Jeff Degraff's Blog, page 19

June 9, 2014

The Innovator Dating Service

Looking for a winning idea? All you have to do is click your heels and ask the Great and Powerful Omni Web for your wish to come true, or so I’m told. Open innovation has become a jumble of buzzwords that somehow connect the dots between ideation and commercialization – Collaborative open innovation networks (COINs), crowd sourcing, idea markets and countless acronyms, homonyms and even eponyms. So now we are to believe that the way to enlisting the most talented innovators is the same path many are taking to finding their true love. Well isn’t that precious.


The search for new talent in organizations everywhere has become like a dating site: the goal is to find someone who shares your interests and skills, to make a match. This is the false and misguided belief that drives so many Human Resources departments today. More and more companies are moving their recruitment efforts to social media, depending on big data to find amazing new people for their teams.


In this way, these HR divisions have essentially become dating services. They believe that they will discover their next generation of innovators by using algorithms that evaluate how well potential recruits align with a pre-determined set of qualities that they’re looking for in a match.


What may seem like finding the right person for the right job is really just an attempt to be more efficient, an attempt to automate what is, in reality, a highly complicated process.

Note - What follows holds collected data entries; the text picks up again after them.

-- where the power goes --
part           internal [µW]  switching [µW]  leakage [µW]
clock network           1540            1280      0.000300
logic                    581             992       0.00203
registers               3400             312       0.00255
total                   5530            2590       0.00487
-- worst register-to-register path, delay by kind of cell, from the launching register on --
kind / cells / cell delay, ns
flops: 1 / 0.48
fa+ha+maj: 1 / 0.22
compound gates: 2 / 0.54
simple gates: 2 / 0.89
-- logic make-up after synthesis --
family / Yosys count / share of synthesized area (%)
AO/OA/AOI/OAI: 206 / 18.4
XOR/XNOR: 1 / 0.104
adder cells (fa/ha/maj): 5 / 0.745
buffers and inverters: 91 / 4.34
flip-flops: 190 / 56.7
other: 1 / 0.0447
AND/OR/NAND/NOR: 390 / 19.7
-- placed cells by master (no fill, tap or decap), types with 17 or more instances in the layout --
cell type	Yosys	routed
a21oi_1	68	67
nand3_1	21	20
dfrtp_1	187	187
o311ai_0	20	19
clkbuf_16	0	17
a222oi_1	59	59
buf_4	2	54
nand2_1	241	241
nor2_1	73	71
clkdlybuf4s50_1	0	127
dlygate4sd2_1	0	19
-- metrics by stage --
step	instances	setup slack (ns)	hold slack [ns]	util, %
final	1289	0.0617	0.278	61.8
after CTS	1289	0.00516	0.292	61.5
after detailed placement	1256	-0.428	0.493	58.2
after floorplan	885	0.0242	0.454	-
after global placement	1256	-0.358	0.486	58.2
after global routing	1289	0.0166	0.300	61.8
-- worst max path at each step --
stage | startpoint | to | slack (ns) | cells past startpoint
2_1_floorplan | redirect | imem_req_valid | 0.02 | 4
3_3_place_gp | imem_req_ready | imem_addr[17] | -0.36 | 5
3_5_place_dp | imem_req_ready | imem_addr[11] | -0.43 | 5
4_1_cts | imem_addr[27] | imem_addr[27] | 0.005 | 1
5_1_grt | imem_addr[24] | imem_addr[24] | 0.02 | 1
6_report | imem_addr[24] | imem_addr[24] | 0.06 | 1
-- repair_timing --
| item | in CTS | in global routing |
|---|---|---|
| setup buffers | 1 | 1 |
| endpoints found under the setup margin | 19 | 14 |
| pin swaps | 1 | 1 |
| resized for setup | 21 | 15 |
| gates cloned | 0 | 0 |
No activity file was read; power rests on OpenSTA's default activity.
<file path="config.mk">
export PLATFORM = sky130hd
export DESIGN_NAME = gray_ptr_counter
export DESIGN_NICKNAME = d
export VERILOG_FILES = /design/src/rtl/gray_ptr_counter.sv
export SDC_FILE = /design/constraint.sdc
export NUM_CORES = 1
export LEC_CHECK = 0
export ABC_CLOCK_PERIOD_IN_PS = 5750
export CAP_MARGIN = 0
export CORE_UTILIZATION = 30
export CTS_BUF_LIST = sky130_fd_sc_hd__clkbuf_4
export DETAILED_ROUTE_END_ITERATION = 12
export PLACE_DENSITY = 0.53
export REMOVE_ABC_BUFFERS = 1
export SLEW_MARGIN = 10
export SYNTH_ARGS = -nofsm -noshare
export SYNTH_HDL_FRONTEND = slang
export SYNTH_SLANG_ARGS = --single-unit
export TNS_END_PERCENT = 30
</file>
<file path="constraint.sdc">
create_clock -name clk -period 5.75 [get_ports clk]
set_clock_uncertainty 0.1 [all_clocks]
set_input_delay 0.8625 -clock clk [delete_from_list [all_inputs] [get_ports clk]]
set_output_delay 0.8625 -clock clk [all_outputs]
set_load 0.02 [all_outputs]
</file>
## config.mk

```make
export PLATFORM = sky130hd
export DESIGN_NAME = stream_demux_32_flat
export DESIGN_NICKNAME = d
export VERILOG_FILES = /design/src/rtl/stream_demux_32_if.sv /design/src/rtl/stream_demux_32.sv /design/src/flat_wrapper.sv
export SDC_FILE = /design/constraint.sdc
export NUM_CORES = 1
export LEC_CHECK = 0
export CAP_MARGIN = 25
export CORE_MARGIN = 5
export CORE_UTILIZATION = 46
export CTS_CLUSTER_SIZE = 25
export DETAILED_ROUTE_END_ITERATION = 10
export MAX_ROUTING_LAYER = met4
export PLACE_DENSITY = 0.82
export SYNTH_ARGS = -nofsm -noshare
export SYNTH_HDL_FRONTEND = slang
export SYNTH_SLANG_ARGS = --single-unit
```

## constraint.sdc

```tcl
create_clock -name clk -period 3.9 [get_ports clk]
set_input_delay 0.585 -clock clk [delete_from_list [all_inputs] [get_ports clk]]
set_output_delay 0.585 -clock clk [all_outputs]
set_load 0.01 [all_outputs]
```
$ cat src/flat_wrapper.sv
// flat-port wrapper written by rule: the top's interface ports become plain ports
module bus_arbiter_flat import jimbo_bus_pkg::*;
#(
    parameter int TIMEOUT = 16
)
  (clk, rst, bus_req0, bus_req1, bus_addr0, bus_addr1, bus_wdata0, bus_wdata1, bus_we0, bus_we1, bus_mem_rdata, bus_gnt0, bus_gnt1, bus_rvalid0, bus_rvalid1, bus_rdata, bus_mem_addr, bus_mem_wdata, bus_mem_we);
  bus_arbiter_if bus_i ();
  input  logic clk;
  input  logic rst;
  input wire logic [$bits(bus_i.req0)-1:0] bus_req0;
  input wire logic [$bits(bus_i.req1)-1:0] bus_req1;
  input wire logic [$bits(bus_i.addr0)-1:0] bus_addr0;
  input wire logic [$bits(bus_i.addr1)-1:0] bus_addr1;
  input wire logic [$bits(bus_i.wdata0)-1:0] bus_wdata0;
  input wire logic [$bits(bus_i.wdata1)-1:0] bus_wdata1;
  input wire logic [$bits(bus_i.we0)-1:0] bus_we0;
  input wire logic [$bits(bus_i.we1)-1:0] bus_we1;
  input wire logic [$bits(bus_i.mem_rdata)-1:0] bus_mem_rdata;
  output wire logic [$bits(bus_i.gnt0)-1:0] bus_gnt0;
  output wire logic [$bits(bus_i.gnt1)-1:0] bus_gnt1;
  output wire logic [$bits(bus_i.rvalid0)-1:0] bus_rvalid0;
  output wire logic [$bits(bus_i.rvalid1)-1:0] bus_rvalid1;
  output wire logic [$bits(bus_i.rdata)-1:0] bus_rdata;
  output wire logic [$bits(bus_i.mem_addr)-1:0] bus_mem_addr;
  output wire logic [$bits(bus_i.mem_wdata)-1:0] bus_mem_wdata;
  output wire logic [$bits(bus_i.mem_we)-1:0] bus_mem_we;
  assign bus_i.req0 = bus_req0;
  assign bus_i.req1 = bus_req1;
  assign bus_i.addr0 = bus_addr0;
  assign bus_i.addr1 = bus_addr1;
  assign bus_i.wdata0 = bus_wdata0;
  assign bus_i.wdata1 = bus_wdata1;
  assign bus_i.we0 = bus_we0;
  assign bus_i.we1 = bus_we1;
  assign bus_i.mem_rdata = bus_mem_rdata;
  assign bus_gnt0 = bus_i.gnt0;
  assign bus_gnt1 = bus_i.gnt1;
  assign bus_rvalid0 = bus_i.rvalid0;
  assign bus_rvalid1 = bus_i.rvalid1;
  assign bus_rdata = bus_i.rdata;
  assign bus_mem_addr = bus_i.mem_addr;
  assign bus_mem_wdata = bus_i.mem_wdata;
  assign bus_mem_we = bus_i.mem_we;
  bus_arbiter #(.TIMEOUT(TIMEOUT)) u_core (.clk(clk), .rst(rst), .bus(bus_i));
endmodule
$ cat config.mk
export PLATFORM = sky130hd
export DESIGN_NAME = bus_arbiter_flat
export DESIGN_NICKNAME = d
export VERILOG_FILES = /design/src/rtl/bus_arbiter_pkg.sv /design/src/rtl/bus_arbiter_if.sv /design/src/rtl/bus_arbiter_tenure_timer.sv /design/src/rtl/bus_arbiter.sv /design/src/flat_wrapper.sv
export SDC_FILE = /design/constraint.sdc
export NUM_CORES = 1
export LEC_CHECK = 0
export CAP_MARGIN = 15
export CORE_ASPECT_RATIO = 1.25
export CORE_MARGIN = 2
export CORE_UTILIZATION = 33
export DETAILED_ROUTE_END_ITERATION = 7
export PLACE_DENSITY = 0.83
export SLEW_MARGIN = 20
export SYNTH_ARGS = -nofsm -noshare
export SYNTH_HDL_FRONTEND = slang
export SYNTH_HIERARCHICAL = 1
export SYNTH_SLANG_ARGS = --single-unit
$ cat constraint.sdc
create_clock -name clk -period 4.4 [get_ports clk]
set_input_delay 0.88 -clock clk [delete_from_list [all_inputs] [get_ports clk]]
set_output_delay 0.88 -clock clk [all_outputs]
set_load 0.05 [all_outputs]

Let’s be generous for a moment and assume that the success rate of finding an authentic innovator via a big data algorithm is about the same as finding your soul mate. It’s possible. We see these snuggle bunnies on the television commercials for these dating services. But is it probable that you can find the missing piece to your innovation puzzle via a transactional platform? I doubt it. Innovation is highly situational, cultural and requires that innovators are developed. You need to apprentice them, you need to get their hands dirty—put them to work and see what they’re capable of.


Often, the talent you want in your organization is the talent that you don’t know you’re looking for. The dating-service model of recruitment results in a bland, uniform team that has little authentic diversity – cognitive as well as cultural.


Alignment is not conducive to innovation. Constructive conflict—not harmony—is what will spark innovative thinking in your company.


Here are a few things that are known not to be predictors for hiring successful innovators:



Intelligence tests
Creativity assessments
Employment experience
Areas of expertise
Emotional intelligence
Patents applied for

More so, when any of these are deemed to have significant correlations further research invariably nullifies the findings when applied to different fields of endeavor and different domains. The point being you can’t find innovators via a dating service because we don’t have an established benchmark as to what makes an effective innovator. The situational variability is far too great and accurate predictors of the future are only useful when there is a steady continuation to the present. When was the last time your life moved in straight line?


What happens when pragmatic thinkers work with big-picture thinkers? What happens when the goal-oriented thinkers meet the patient thinkers? This is the complete opposite of the rigidity and uniformity that comes from dating service apps. It’s not what happens with the individual but rather the chemistry or lack thereof between them.


The goal of innovation is to change the gene pool: to produce variation—not to eliminate it. Innovation is deviation—and you need deviants.


Have you ever noticed that in creative communities everybody is a little weird? People in those communities not only know that but they expect other people to share their weirdness and be okay with it.


These are exactly the kind of people that you can’t find with the dating-service model. Was anybody looking for Nikola Tesla? He slept on a rubber mattress because he could feel the earth move. He came up with the DC system because angels talked to him. Then he became passionate about restoring injured pigeons he found in Washington Square Park. To say he was an outside-the-box thinker is an understatement.


Automating the search for innovators like a dating service will only give us a generation of vanilla. It’s the thing about dating that you’ve heard so many people say but that almost always turns out to be true: the person you end up with is never the person you think you’ll end up with. It’s not about finding the perfect match—it’s about finding the perfect mismatch.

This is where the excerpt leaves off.